Aim of the task - Within the material below, locate the line with "logic [CW-1:0] scnt_q;" and the line with "logic settling;", then return those two lines and all lines between them, exactly as written.
(Data for processing Opens)
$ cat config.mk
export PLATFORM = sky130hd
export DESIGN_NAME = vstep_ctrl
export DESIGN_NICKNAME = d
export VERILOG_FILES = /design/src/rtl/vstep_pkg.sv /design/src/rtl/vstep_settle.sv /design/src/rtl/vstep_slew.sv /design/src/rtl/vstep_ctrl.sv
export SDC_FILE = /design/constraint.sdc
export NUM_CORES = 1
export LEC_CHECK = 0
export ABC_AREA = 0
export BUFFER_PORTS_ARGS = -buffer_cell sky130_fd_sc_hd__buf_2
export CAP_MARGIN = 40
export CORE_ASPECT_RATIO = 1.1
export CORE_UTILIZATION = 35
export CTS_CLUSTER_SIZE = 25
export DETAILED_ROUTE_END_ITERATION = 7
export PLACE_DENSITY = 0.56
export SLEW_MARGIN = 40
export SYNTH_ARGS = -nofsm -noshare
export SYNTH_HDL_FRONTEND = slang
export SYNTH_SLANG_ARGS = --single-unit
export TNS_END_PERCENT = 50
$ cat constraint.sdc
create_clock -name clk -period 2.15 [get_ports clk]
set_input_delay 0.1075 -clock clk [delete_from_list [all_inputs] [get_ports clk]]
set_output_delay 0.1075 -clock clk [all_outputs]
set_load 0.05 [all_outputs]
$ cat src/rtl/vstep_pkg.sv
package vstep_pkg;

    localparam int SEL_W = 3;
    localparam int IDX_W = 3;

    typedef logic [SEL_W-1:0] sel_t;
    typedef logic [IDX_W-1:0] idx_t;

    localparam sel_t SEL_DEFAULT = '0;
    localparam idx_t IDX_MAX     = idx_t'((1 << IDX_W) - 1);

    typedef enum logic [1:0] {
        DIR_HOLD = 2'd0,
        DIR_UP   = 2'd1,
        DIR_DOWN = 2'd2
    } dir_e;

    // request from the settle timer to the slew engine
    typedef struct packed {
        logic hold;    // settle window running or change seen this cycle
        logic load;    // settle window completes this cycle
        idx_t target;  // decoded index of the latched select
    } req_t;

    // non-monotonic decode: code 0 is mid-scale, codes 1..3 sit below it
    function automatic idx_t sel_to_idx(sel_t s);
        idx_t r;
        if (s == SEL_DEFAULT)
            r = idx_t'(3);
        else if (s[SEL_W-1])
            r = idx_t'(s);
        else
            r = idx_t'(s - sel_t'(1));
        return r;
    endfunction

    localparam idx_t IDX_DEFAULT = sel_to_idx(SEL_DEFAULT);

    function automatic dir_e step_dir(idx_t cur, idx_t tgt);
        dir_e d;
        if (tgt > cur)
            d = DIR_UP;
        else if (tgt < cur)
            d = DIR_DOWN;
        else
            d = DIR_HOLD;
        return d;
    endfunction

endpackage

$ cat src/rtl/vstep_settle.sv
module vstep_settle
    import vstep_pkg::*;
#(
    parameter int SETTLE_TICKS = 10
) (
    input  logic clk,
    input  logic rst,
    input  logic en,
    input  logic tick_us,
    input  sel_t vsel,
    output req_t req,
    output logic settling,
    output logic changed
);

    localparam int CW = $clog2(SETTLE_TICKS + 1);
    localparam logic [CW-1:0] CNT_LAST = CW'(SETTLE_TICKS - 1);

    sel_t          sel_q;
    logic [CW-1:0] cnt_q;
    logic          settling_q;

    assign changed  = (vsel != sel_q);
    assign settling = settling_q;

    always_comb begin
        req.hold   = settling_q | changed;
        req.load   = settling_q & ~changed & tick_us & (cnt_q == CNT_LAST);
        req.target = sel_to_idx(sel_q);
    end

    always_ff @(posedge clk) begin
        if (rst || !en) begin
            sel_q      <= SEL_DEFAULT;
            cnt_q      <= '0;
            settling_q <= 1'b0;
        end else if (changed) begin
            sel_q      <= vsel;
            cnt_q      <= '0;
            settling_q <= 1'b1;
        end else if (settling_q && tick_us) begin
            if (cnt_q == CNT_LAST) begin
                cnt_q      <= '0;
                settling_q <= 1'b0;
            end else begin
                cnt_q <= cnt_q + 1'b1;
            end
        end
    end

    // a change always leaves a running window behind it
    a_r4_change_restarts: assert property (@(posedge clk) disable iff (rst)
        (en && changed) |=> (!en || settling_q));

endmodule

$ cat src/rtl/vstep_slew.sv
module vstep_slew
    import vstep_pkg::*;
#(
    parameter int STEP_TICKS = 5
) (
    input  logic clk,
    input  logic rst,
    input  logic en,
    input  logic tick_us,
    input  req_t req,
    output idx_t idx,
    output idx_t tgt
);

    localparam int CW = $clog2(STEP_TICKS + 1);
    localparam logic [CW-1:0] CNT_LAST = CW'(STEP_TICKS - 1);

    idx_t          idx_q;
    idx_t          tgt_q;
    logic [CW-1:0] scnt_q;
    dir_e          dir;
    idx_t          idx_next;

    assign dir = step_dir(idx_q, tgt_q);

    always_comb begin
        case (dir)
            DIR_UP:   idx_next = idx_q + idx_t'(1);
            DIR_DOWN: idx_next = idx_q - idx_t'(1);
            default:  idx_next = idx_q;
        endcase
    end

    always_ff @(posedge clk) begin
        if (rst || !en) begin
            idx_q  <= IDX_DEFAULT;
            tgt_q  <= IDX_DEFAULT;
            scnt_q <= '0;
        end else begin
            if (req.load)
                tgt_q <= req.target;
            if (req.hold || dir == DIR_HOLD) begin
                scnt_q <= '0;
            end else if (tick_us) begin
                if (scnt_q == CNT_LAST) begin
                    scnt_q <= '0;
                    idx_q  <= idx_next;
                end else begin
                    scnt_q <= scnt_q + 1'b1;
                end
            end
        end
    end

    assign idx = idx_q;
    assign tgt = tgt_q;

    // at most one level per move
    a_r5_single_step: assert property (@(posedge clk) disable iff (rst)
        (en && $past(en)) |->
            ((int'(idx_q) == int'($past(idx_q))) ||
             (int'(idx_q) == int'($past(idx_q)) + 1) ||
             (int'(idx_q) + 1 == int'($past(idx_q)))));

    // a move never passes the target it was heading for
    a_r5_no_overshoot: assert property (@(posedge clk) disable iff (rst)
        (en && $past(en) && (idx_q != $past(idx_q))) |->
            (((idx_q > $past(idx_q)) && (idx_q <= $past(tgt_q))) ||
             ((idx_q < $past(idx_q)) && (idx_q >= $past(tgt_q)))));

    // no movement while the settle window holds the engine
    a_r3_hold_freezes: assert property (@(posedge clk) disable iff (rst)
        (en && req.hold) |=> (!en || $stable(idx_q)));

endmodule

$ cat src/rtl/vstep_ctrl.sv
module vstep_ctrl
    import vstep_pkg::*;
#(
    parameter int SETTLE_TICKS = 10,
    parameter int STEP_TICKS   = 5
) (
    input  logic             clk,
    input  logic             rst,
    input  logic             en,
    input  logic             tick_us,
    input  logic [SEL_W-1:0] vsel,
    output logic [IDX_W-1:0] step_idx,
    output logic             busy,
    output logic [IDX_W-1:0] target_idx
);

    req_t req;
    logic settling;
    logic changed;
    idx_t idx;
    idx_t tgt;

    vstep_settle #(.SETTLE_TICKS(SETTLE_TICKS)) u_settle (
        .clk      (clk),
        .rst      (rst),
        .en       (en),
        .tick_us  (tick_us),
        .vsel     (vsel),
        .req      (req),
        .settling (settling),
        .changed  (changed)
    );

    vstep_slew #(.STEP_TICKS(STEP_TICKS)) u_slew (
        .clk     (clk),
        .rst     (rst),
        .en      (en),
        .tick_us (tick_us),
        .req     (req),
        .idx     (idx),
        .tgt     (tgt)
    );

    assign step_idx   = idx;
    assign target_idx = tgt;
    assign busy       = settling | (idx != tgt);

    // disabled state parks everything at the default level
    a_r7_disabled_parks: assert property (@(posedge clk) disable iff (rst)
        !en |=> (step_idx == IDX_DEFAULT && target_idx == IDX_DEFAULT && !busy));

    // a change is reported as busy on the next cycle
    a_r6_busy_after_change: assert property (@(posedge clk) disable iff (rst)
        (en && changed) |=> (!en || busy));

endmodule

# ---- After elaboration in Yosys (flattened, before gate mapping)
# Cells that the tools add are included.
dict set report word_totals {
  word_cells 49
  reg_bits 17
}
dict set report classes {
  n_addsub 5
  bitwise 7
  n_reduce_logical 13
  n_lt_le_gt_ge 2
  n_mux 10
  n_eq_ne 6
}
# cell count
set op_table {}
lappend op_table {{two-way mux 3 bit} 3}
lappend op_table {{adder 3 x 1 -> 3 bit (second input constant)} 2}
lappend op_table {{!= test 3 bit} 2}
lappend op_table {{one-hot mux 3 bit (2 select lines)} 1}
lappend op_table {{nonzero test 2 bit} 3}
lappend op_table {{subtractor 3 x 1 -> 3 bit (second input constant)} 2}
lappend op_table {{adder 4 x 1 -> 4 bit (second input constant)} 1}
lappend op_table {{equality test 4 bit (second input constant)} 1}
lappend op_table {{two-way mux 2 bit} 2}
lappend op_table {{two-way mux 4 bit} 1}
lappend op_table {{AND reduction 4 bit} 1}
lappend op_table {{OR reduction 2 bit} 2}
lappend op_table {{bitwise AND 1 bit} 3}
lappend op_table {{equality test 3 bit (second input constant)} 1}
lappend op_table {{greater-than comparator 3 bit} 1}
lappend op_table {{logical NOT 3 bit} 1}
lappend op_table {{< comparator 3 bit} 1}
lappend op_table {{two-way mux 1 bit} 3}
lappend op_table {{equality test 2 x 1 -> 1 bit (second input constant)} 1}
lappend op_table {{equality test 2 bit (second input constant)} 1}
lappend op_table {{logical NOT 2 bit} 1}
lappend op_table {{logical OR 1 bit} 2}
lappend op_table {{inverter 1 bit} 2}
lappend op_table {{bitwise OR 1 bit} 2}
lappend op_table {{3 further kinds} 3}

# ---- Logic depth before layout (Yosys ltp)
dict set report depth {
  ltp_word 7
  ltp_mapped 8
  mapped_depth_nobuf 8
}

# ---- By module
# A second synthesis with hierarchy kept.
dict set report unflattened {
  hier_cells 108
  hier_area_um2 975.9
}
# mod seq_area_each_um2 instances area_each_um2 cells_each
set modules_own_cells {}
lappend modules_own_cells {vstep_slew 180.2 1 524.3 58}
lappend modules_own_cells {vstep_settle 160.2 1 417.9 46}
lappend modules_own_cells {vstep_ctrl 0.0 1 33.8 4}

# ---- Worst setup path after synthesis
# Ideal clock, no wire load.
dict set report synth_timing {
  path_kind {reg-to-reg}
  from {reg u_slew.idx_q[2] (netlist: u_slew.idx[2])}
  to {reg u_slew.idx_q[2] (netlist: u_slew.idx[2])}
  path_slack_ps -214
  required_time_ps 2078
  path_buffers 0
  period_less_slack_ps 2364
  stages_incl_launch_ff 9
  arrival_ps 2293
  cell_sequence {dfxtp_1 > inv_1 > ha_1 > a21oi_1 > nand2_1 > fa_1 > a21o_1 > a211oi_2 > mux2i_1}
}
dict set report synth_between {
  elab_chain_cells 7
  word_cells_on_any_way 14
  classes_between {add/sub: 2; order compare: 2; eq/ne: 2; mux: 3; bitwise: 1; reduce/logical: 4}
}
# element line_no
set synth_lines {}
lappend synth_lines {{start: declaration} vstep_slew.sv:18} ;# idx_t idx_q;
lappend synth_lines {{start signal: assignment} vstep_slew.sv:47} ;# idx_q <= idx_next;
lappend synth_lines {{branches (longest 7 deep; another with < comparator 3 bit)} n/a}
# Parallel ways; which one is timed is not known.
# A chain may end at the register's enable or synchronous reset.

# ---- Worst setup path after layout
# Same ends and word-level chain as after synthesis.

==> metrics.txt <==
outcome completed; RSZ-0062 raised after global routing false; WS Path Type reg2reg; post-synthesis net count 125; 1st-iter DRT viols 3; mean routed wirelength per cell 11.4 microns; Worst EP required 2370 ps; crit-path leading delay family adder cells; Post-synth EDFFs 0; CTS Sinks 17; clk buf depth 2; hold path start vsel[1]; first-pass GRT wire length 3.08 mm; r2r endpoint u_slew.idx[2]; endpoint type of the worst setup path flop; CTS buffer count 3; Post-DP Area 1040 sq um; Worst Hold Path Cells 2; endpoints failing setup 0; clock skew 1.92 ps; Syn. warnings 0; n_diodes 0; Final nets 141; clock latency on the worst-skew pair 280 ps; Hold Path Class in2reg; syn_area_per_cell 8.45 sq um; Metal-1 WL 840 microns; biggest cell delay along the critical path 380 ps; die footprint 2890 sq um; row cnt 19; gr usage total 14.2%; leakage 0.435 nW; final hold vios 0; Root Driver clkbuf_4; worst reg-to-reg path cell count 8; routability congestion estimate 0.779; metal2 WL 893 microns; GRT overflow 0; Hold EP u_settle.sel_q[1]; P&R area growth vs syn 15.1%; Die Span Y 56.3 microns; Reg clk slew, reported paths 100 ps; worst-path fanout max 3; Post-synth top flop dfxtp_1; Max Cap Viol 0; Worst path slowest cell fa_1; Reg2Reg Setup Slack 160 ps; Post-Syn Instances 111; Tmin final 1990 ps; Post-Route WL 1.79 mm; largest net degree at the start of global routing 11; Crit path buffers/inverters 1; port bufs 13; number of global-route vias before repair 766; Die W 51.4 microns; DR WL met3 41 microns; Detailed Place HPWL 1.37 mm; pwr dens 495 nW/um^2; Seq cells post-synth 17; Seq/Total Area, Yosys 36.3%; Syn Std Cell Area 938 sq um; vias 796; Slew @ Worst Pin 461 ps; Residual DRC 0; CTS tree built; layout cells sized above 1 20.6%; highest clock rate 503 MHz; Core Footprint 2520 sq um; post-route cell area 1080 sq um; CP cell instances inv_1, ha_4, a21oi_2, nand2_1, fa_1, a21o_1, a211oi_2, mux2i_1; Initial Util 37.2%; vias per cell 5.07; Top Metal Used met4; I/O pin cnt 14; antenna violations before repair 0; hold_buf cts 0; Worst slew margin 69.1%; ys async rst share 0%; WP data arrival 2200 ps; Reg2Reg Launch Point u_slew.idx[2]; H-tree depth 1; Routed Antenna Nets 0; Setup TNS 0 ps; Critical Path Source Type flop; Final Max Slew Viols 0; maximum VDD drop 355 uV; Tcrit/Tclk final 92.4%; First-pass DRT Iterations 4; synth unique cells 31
(Data for processing Closes)
(Data for processing Opens)
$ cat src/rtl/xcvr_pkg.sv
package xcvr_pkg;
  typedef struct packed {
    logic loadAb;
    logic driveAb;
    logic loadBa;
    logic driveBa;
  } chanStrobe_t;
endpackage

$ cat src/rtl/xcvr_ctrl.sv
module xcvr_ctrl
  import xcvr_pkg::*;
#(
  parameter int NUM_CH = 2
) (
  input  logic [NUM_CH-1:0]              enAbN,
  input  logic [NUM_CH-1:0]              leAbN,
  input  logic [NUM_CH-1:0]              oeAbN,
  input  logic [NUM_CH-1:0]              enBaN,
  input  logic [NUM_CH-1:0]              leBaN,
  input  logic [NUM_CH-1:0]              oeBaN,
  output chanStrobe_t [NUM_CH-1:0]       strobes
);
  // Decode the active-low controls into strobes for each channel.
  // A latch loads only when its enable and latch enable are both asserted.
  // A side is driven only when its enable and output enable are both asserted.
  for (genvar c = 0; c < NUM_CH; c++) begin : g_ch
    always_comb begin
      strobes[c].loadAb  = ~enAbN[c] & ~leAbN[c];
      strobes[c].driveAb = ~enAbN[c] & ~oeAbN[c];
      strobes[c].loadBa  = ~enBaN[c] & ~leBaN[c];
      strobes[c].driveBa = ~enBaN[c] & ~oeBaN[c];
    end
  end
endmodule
(Data for processing Closes)
Answer space -
    logic [CW-1:0] scnt_q;
    dir_e          dir;
    idx_t          idx_next;

    assign dir = step_dir(idx_q, tgt_q);

    always_comb begin
        case (dir)
            DIR_UP:   idx_next = idx_q + idx_t'(1);
            DIR_DOWN: idx_next = idx_q - idx_t'(1);
            default:  idx_next = idx_q;
        endcase
    end

    always_ff @(posedge clk) begin
        if (rst || !en) begin
            idx_q  <= IDX_DEFAULT;
            tgt_q  <= IDX_DEFAULT;
            scnt_q <= '0;
        end else begin
            if (req.load)
                tgt_q <= req.target;
            if (req.hold || dir == DIR_HOLD) begin
                scnt_q <= '0;
            end else if (tick_us) begin
                if (scnt_q == CNT_LAST) begin
                    scnt_q <= '0;
                    idx_q  <= idx_next;
                end else begin
                    scnt_q <= scnt_q + 1'b1;
                end
            end
        end
    end

    assign idx = idx_q;
    assign tgt = tgt_q;

    // at most one level per move
    a_r5_single_step: assert property (@(posedge clk) disable iff (rst)
        (en && $past(en)) |->
            ((int'(idx_q) == int'($past(idx_q))) ||
             (int'(idx_q) == int'($past(idx_q)) + 1) ||
             (int'(idx_q) + 1 == int'($past(idx_q)))));

    // a move never passes the target it was heading for
    a_r5_no_overshoot: assert property (@(posedge clk) disable iff (rst)
        (en && $past(en) && (idx_q != $past(idx_q))) |->
            (((idx_q > $past(idx_q)) && (idx_q <= $past(tgt_q))) ||
             ((idx_q < $past(idx_q)) && (idx_q >= $past(tgt_q)))));

    // no movement while the settle window holds the engine
    a_r3_hold_freezes: assert property (@(posedge clk) disable iff (rst)
        (en && req.hold) |=> (!en || $stable(idx_q)));

endmodule

$ cat src/rtl/vstep_ctrl.sv
module vstep_ctrl
    import vstep_pkg::*;
#(
    parameter int SETTLE_TICKS = 10,
    parameter int STEP_TICKS   = 5
) (
    input  logic             clk,
    input  logic             rst,
    input  logic             en,
    input  logic             tick_us,
    input  logic [SEL_W-1:0] vsel,
    output logic [IDX_W-1:0] step_idx,
    output logic             busy,
    output logic [IDX_W-1:0] target_idx
);

    req_t req;
    logic settling;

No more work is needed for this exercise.